RAW DATA
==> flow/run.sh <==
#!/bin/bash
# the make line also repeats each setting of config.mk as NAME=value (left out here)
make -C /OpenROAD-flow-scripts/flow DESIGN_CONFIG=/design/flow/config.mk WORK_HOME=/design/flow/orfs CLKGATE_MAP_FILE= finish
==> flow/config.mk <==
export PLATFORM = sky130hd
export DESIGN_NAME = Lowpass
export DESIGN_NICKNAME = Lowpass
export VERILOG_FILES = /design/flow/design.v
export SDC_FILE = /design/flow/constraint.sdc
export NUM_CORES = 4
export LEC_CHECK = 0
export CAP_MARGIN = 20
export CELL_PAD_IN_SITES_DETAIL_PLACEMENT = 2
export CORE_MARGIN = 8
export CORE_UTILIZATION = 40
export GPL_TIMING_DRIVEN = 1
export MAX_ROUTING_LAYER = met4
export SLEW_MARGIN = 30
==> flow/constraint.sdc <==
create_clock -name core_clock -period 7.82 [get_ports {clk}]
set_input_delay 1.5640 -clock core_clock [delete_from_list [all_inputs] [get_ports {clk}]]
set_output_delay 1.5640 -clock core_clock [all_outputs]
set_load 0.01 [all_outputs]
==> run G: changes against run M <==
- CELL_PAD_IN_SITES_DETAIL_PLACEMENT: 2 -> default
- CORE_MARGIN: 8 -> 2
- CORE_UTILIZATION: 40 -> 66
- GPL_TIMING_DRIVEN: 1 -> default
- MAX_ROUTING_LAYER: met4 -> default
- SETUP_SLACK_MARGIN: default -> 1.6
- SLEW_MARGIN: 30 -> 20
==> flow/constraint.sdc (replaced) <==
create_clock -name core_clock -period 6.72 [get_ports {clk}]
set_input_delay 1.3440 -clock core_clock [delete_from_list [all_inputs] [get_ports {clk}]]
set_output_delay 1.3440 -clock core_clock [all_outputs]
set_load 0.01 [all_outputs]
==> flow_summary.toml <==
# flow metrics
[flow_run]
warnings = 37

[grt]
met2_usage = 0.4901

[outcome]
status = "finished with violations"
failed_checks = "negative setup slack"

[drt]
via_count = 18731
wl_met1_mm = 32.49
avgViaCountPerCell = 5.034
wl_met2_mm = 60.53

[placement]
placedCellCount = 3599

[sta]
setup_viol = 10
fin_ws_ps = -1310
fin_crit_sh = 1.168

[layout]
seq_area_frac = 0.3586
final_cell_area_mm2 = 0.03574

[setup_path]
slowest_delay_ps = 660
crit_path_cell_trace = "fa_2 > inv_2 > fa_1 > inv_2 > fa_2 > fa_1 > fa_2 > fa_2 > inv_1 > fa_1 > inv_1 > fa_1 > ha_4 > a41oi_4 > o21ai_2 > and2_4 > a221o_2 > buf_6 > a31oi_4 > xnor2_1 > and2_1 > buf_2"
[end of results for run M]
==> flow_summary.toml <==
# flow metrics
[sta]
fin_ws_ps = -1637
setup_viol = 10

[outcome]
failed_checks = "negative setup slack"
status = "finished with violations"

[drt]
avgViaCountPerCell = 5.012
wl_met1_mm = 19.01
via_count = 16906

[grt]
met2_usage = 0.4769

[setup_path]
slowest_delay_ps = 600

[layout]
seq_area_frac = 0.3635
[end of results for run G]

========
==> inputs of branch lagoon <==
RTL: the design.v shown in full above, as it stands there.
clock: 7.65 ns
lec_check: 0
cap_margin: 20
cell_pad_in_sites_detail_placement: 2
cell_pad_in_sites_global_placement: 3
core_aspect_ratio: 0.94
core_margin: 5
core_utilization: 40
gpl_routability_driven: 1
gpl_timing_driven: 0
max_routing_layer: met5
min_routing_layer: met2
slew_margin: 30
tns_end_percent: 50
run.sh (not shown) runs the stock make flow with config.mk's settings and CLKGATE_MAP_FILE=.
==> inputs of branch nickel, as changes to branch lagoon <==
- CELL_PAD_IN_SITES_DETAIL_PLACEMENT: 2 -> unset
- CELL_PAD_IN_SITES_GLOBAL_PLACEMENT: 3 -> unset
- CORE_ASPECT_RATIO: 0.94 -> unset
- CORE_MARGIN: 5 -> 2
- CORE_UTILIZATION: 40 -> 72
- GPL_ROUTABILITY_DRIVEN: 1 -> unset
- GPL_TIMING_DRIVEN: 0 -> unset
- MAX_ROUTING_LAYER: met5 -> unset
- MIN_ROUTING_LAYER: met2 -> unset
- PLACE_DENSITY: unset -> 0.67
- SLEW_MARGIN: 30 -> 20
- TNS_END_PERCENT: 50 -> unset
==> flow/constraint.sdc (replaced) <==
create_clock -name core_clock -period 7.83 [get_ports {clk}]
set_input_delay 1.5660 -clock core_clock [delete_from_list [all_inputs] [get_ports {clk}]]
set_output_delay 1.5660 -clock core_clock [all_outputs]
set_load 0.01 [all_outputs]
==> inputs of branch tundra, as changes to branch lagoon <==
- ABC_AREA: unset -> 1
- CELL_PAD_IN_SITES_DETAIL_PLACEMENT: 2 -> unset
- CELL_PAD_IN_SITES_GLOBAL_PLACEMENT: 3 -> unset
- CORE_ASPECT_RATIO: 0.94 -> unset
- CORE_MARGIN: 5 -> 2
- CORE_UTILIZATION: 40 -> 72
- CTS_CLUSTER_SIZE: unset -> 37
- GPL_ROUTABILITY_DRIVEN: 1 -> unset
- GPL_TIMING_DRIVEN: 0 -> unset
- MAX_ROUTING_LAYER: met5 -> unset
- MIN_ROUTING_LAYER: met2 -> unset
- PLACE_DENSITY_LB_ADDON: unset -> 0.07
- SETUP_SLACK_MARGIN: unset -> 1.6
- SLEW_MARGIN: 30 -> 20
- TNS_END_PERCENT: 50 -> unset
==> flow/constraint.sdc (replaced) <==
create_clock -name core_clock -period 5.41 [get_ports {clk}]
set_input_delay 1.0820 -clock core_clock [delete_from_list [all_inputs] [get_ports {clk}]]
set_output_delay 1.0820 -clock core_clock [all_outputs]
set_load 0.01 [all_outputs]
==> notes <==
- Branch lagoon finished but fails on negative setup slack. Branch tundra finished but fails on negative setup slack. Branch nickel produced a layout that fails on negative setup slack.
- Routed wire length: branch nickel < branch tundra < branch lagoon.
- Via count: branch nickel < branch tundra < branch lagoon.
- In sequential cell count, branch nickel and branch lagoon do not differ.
// Controller_FIR
module Controller_FIR (
	input	[7:0] 	VPPG,             
	input 		  	Find_Setting,     
	input 		  	CLK,              
	input 		  	rst_n,            
	output 	[6:0] 	DC_Comp,          
	output 	[3:0] 	pga_Gain,         
	output 		  	LED_IR,           
	output 		  	LED_RED,          
	output  [19:0] 	Out_RED_Filtered, 
	output  [19:0] 	Out_IR_Filtered,  
	output  [3:0] 	LED_Drive         
);
clock: 4.02 ns
lec_check: 0
abc_area: 1
cap_margin: 20
core_margin: 2
core_utilization: 72
cts_cluster_diameter: 224
place_density_lb_addon: 0.02
slew_margin: 20
tns_end_percent: 5
run.sh (not shown) runs the stock make flow with config.mk's settings and CLKGATE_MAP_FILE=.
The baseline ran to the end with violations: negative setup slack.
Edit:
Settings changed: CTS_CLUSTER_DIAMETER 224 to default, PLACE_DENSITY_LB_ADDON 0.02 to 0.03, TNS_END_PERCENT 5 to default.
Clock period 4.02 ns to 4.28 ns, I/O delays scaled along.
What happened: The changed run finished with negative setup slack left; worst hold slack improved by 130 ps; flip-flop count stays the same; routed wire length grows by 0.46%; cell area grows by 0.52%; utilization grows by 0.42 points; synthesized area does not change.

---

Setup of build 91:
Controller_FIR again, from the RTL that the note above started with.
Design Controller_FIR, start of the top module:
module Controller_FIR (
	input	[7:0] 	VPPG,             
	input 		  	Find_Setting,     
	input 		  	CLK,              
	input 		  	rst_n,            
	output 	[6:0] 	DC_Comp,          
	output 	[3:0] 	pga_Gain,         
	output 		  	LED_IR,           
	output 		  	LED_RED,          
	output  [19:0] 	Out_RED_Filtered, 
	output  [19:0] 	Out_IR_Filtered,  
	output  [3:0] 	LED_Drive         
);
clock: 10.6 ns
lec_check: 0
abc_area: 0
cap_margin: 30
cell_pad_in_sites_detail_placement: 1
cell_pad_in_sites_global_placement: 0
core_aspect_ratio: 0.57
core_margin: 9
core_utilization: 29
cts_cluster_diameter: 36
cts_cluster_size: 78
gpl_routability_driven: 0
gpl_timing_driven: 0
hold_slack_margin: 0.24
min_routing_layer: met2
place_density_lb_addon: 0.24
setup_slack_margin: 2.71
slew_margin: 35
tns_end_percent: 50
> inputs changed (build 91 -> build 18)
- clearing GPL_ROUTABILITY_DRIVEN, which used to be 0
- swapping 9 for 2 in CORE_MARGIN
- clearing HOLD_SLACK_MARGIN, which used to be 0.24
- swapping 29 for 71 in CORE_UTILIZATION
- clearing GPL_TIMING_DRIVEN, which used to be 0
- clearing SETUP_SLACK_MARGIN, which used to be 2.71
- clearing CTS_CLUSTER_SIZE, which used to be 78
- clearing MIN_ROUTING_LAYER, which used to be met2
- clearing CELL_PAD_IN_SITES_GLOBAL_PLACEMENT, which used to be 0
- clearing CTS_CLUSTER_DIAMETER, which used to be 36
- clearing TNS_END_PERCENT, which used to be 50
- clearing CELL_PAD_IN_SITES_DETAIL_PLACEMENT, which used to be 1
- clearing PLACE_DENSITY_LB_ADDON, which used to be 0.24
- swapping 35 for 20 in SLEW_MARGIN
- swapping 30 for 20 in CAP_MARGIN
- clearing CORE_ASPECT_RATIO, which used to be 0.57
- clearing ABC_AREA, which used to be 0
- swapping 10.6 for 7.24 in the clock period (ns, I/O delays scaled along)
Results
Pin count of the biggest net entering global routing: build 18 higher than build 91
The final reports for build 18 and build 91 show clock period minus worst slack lower in the former.
Cell area | build 18 vs build 91 | build 18 smaller
Number of cells in the finished layout apart from fillers down 2,321 in build 18 wrt build 91
Build 91 -> build 18: synthesized area delta 0, exact match
Build 18 completed; timing, DRC and antenna clean
#### Input delta (build 14 over build 18)
- CORE_UTILIZATION changed from 71 to 40
--- outcome ---
- Going from build 18 to build 14, multi-input gate share of the layout cell area moved down, share of the clock period used by the worst path moved up.
- Build 14 vs build 18: filler-free cell count of the finished design up by more than 10%
- Build 18 has lower routed wire length than build 14.
- In the metrics for build 18 and build 14, the one carrying the lower all-layer global routing usage is build 14.
- Taking build 18 over build 14, the largest net degree at the start of global routing ratio works out to 1.15.
- Between build 18 and build 14, the multi-input combinational gate total does not differ in any meaningful way.
- Lower total via count after detailed routing among build 18 and build 14: build 14
- Changes observed in build 14 relative to build 18: sequential share of cell area down 0.71 points; final period demand of the worst path up 0.011 ns.
- Comparing global-route track usage on met1 for build 18 and build 14, the smaller number came from build 14.

---

Starting RTL as in the previous note.
// Controller_FIR
module Controller_FIR (
	input	[7:0] 	VPPG,             
	input 		  	Find_Setting,     
	input 		  	CLK,              
	input 		  	rst_n,            
	output 	[6:0] 	DC_Comp,          
	output 	[3:0] 	pga_Gain,         
	output 		  	LED_IR,           
	output 		  	LED_RED,          
	output  [19:0] 	Out_RED_Filtered, 
	output  [19:0] 	Out_IR_Filtered,  
	output  [3:0] 	LED_Drive         
);
	wire [7:0] IR_ADC_Value, RED_ADC_Value;
	wire 	   CLK_Filter;
	reg        CLK_Filter_q;    
	wire       Filter_En;       
	always @(posedge CLK or negedge rst_n) begin
		if (!rst_n) CLK_Filter_q <= 1'b0;
		else        CLK_Filter_q <= CLK_Filter;
	end
	assign Filter_En = CLK_Filter & ~CLK_Filter_q;
    Controller ct(  .Vppg(VPPG), 
                    .Find_Setting(Find_Setting), 
                    .CLK(CLK), 
                    .rst_n(rst_n), 
                    .DC_Comp(DC_Comp), 
                    .PGA_Gain(pga_Gain), 
  ...
clock: 7.47 ns
lec_check: 0
cap_margin: 20
core_margin: 2
core_utilization: 58
cts_cluster_size: 60
hold_slack_margin: -0.08
setup_slack_margin: -0.52
slew_margin: 20
tns_end_percent: 5
The baseline finished with timing, DRC and antenna clean.
Then changed:
Settings changed: ABC_AREA from default to 1, CORE_UTILIZATION 58 to 72, CTS_CLUSTER_SIZE 60 to default, HOLD_SLACK_MARGIN -0.08 to default, SETUP_SLACK_MARGIN -0.52 to default, TNS_END_PERCENT 5 to default.
Clock period 7.47 ns to 5.5 ns, I/O delays scaled along.
Result:
- The new run completed and failed the layout checks on negative setup slack
- hold slack loses 9.8 ps
- critical path depth is unchanged
- cell count rose by about 9%
- setup slack degrades by 840 ps
- via count came out higher by 18%
- die area drops by 18%
- register-to-register slack got worse by 840 ps
- wire length increases by about 9%
- sequential cell count stays the same
Then changed:
Settings changed: ABC_AREA 1 to default, CORE_UTILIZATION 72 to 60, CTS_CLUSTER_SIZE from default to 60.
Clock period 5.5 ns to 5.39 ns, I/O delays scaled along.
=> The new run produced a layout that fails on negative setup slack; final area is lower by 1.5%; register-to-register slack degrades by 510 ps; synthesized area goes down by 2.1%.
Then changed:
Settings changed: CORE_UTILIZATION 60 to 54, HOLD_SLACK_MARGIN from default to 0.3.
Outcome: The new run reached the layout checks and failed them: negative setup slack; first-iteration DRC count fell by 5.7%; clock skew fell by 12 ps; synthesized cell count stays the same; final area rose by 0.62%; fmax rose by 1.3%.
Then changed:
Settings changed: HOLD_SLACK_MARGIN 0.3 to -0.08, SETUP_SLACK_MARGIN from default to -0.6.
Clock period 5.39 ns to 6.77 ns, I/O delays scaled along.
=> The changed run finished but failed the layout checks on negative setup slack; setup slack improved by 690 ps; final area is lower by 2.1%; first-iteration DRC count falls by 2.9%.

---

== JK ==
Controller_FIR again, from the RTL that the note above started with.
==> flow/config.mk <==
export PLATFORM = sky130hd
export DESIGN_NAME = Controller_FIR
export DESIGN_NICKNAME = Controller_FIR
export VERILOG_FILES = /design/flow/design.v
export SDC_FILE = /design/flow/constraint.sdc
export NUM_CORES = 4
export LEC_CHECK = 0
export ABC_AREA = 1
export CAP_MARGIN = 5
export CORE_MARGIN = 2
export CORE_UTILIZATION = 68
export CTS_CLUSTER_DIAMETER = 90
export HOLD_SLACK_MARGIN = -0.08
export SLEW_MARGIN = 20
export TNS_END_PERCENT = 5
==> flow/constraint.sdc <==
create_clock -name core_clock -period 4.27 [get_ports {CLK}]
set_input_delay 0.8540 -clock core_clock [delete_from_list [all_inputs] [get_ports {CLK}]]
set_output_delay 0.8540 -clock core_clock [all_outputs]
set_load 0.01 [all_outputs]
Final checks on JK, whose flow otherwise completed, came back failing, citing setup timing.
Input changes introduced in MS (baseline for comparison: JK):
--- a/flow/config.mk
+++ b/flow/config.mk
@@ -8,2 +8 @@
-export ABC_AREA = 1
-export CAP_MARGIN = 5
+export CAP_MARGIN = 20
@@ -11,3 +10 @@
-export CORE_UTILIZATION = 68
-export CTS_CLUSTER_DIAMETER = 90
-export HOLD_SLACK_MARGIN = -0.08
+export CORE_UTILIZATION = 16
@@ -15 +11,0 @@
-export TNS_END_PERCENT = 5
==> flow/constraint.sdc <==
create_clock -name core_clock -period 12.7 [get_ports {CLK}]
set_input_delay 2.5400 -clock core_clock [delete_from_list [all_inputs] [get_ports {CLK}]]
set_output_delay 2.5400 -clock core_clock [all_outputs]
set_load 0.01 [all_outputs]
[summary]
- Comparing JK and MS, the higher via total after detailed routing is on JK.
- Total clock sinks came out exactly the same in JK and MS.
- JK has a higher non-clock inverter instance count of the final layout than MS.
- Looking at global-route usage, MS sits 26 points lower than JK does.
- JK ended up with sky130_fd_sc_hd__fa_1 as its cell with the biggest individual delay on the critical path; MS ended up with sky130_fd_sc_hd__o41ai_1.
- Having completed the whole flow, MS delivered a layout that passed the timing, DRC and antenna checks.
- | global-route met2 utilization | MS vs JK | 41 points lower |
- Total setup buffers inserted after CTS: MS < JK
> inputs changed (MS -> AL)
--- a/flow/config.mk
+++ b/flow/config.mk
@@ -10 +10,2 @@
-export CORE_UTILIZATION = 16
+export CORE_UTILIZATION = 70
+export CTS_CLUSTER_SIZE = 38
==> flow/constraint.sdc <==
create_clock -name core_clock -period 5.85 [get_ports {CLK}]
set_input_delay 1.1700 -clock core_clock [delete_from_list [all_inputs] [get_ports {CLK}]]
set_output_delay 1.1700 -clock core_clock [all_outputs]
set_load 0.01 [all_outputs]
==> results <==
AL: flow complete, layout not clean; failing: setup timing. Of AL and MS, MS shows the higher antenna diode count, with AL below it. [compare] base=MS new=AL: met2 routing resource usage after global routing picked up an extra 38 points; cell area decreased by about 5.7% relative to the old numbers. Compared with MS, AL shows a higher clock network area share. MS ended up with sky130_fd_sc_hd__o41ai_1 as its cell type of the slowest stage on the worst timing path; AL ended up with sky130_fd_sc_hd__fa_1. Summary of AL over MS: number of fill cells saw a decrease, register-to-register setup slack decreased 6130 ps, maximum frequency saw an increase.
### config.mk
export PLATFORM = sky130hd
export DESIGN_NAME = thresholding
export DESIGN_NICKNAME = thresholding
export VERILOG_FILES = /design/flow/design.v
export SDC_FILE = /design/flow/constraint.sdc
export NUM_CORES = 4
export LEC_CHECK = 0
export CAP_MARGIN = 25
export CELL_PAD_IN_SITES_DETAIL_PLACEMENT = 1
export CORE_ASPECT_RATIO = 1.43
export CORE_MARGIN = 7
export CORE_UTILIZATION = 55
export CTS_CLUSTER_DIAMETER = 293
export CTS_CLUSTER_SIZE = 91
export GPL_ROUTABILITY_DRIVEN = 0
export HOLD_SLACK_MARGIN = -0.04
export MIN_ROUTING_LAYER = met2
export PLACE_DENSITY_LB_ADDON = 0.26
export SETUP_SLACK_MARGIN = -0.89
export SLEW_MARGIN = 25
export TNS_END_PERCENT = 45
### constraint.sdc
create_clock -name core_clock -period 14.0 [get_ports {clk}]
set_input_delay 2.8000 -clock core_clock [delete_from_list [all_inputs] [get_ports {clk}]]
set_output_delay 2.8000 -clock core_clock [all_outputs]
set_load 0.01 [all_outputs]
### design.v
`timescale 1ns / 1ps
module thresholding(
    input wire clk, reset, enable,
    input wire signed [11 : 0] sig,
    output reg signed [11 : 0] y,
    output reg done,
    output reg [11 : 0] id
    );
parameter N = 2048, W = 13, threshold = 84, MEAN = 958;
localparam IDLE = 1'b0,
           WAIT = 2'b1,
           WORKING = 1'b1;
reg signed [11 : 0] d [0 : W - 1];  
reg signed [11 : 0] th;
reg signed [16 : 0] sum;
reg signed [11 : 0] curr_avg;
wire signed [11 : 0] din_curr_avg;
wire signed [16 : 0] din_sum;
reg state;
wire signed [11 : 0] mean;
wire signed [11 : 0] sig_diff;
assign din_curr_avg = din_sum/W;
assign mean = MEAN;
assign sig_diff = sig - mean;
assign din_sum = (sum + sig_diff - d[W - 1]);
integer i, j;
always @ (posedge clk)
begin
    if(reset) begin
        for(i = 0; i < W; i = i + 1) begin
            d[i] <= 12'b0;
        end
        sum <= 17'b0;
        curr_avg <= 12'b0;
        th <= threshold;
        state <= IDLE;
        done <= 1'b0;
        id <= 12'b0;
    end
    else begin
        case(state)
        IDLE: begin
            if(enable == 1'b1) begin
                state <= WORKING;
                id <= 12'b111111111111;
            end
            done <= 1'b0;
        end
        WORKING: begin
            sum <= din_sum;
            curr_avg <= din_curr_avg;
            for(j = 1; j < W; j = j + 1) begin
                d[j] <= d[j - 1];
            end
            d[0] <= sig_diff;
            if(sig_diff >= th + curr_avg) begin
                y <= sig_diff;
            end
            else begin
                y <= 12'b0;
            end
            done <= 1'b1;
            id = id + 1;
            if(id == 2047)
                state <= IDLE;
        end
        endcase
    end
end
endmodule
### run.sh
#!/bin/bash
# the make line also repeats each setting of config.mk as NAME=value (left out here)
make -C /OpenROAD-flow-scripts/flow DESIGN_CONFIG=/design/flow/config.mk WORK_HOME=/design/flow/orfs CLKGATE_MAP_FILE= finish
--- flow/run.sh ---
#!/bin/bash
# the make line also repeats each setting of config.mk as NAME=value (left out here)
make -C /OpenROAD-flow-scripts/flow DESIGN_CONFIG=/design/flow/config.mk WORK_HOME=/design/flow/orfs CLKGATE_MAP_FILE= finish
--- flow/constraint.sdc ---
create_clock -name core_clock -period 4.09 [get_ports {clk}]
set_input_delay 0.8180 -clock core_clock [delete_from_list [all_inputs] [get_ports {clk}]]
set_output_delay 0.8180 -clock core_clock [all_outputs]
set_load 0.01 [all_outputs]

PROMPT
Find the word "Lowpass" in the entries above and gather every line that holds it.

RESPONSE TO THE EXERCISE
export DESIGN_NAME = Lowpass
export DESIGN_NICKNAME = Lowpass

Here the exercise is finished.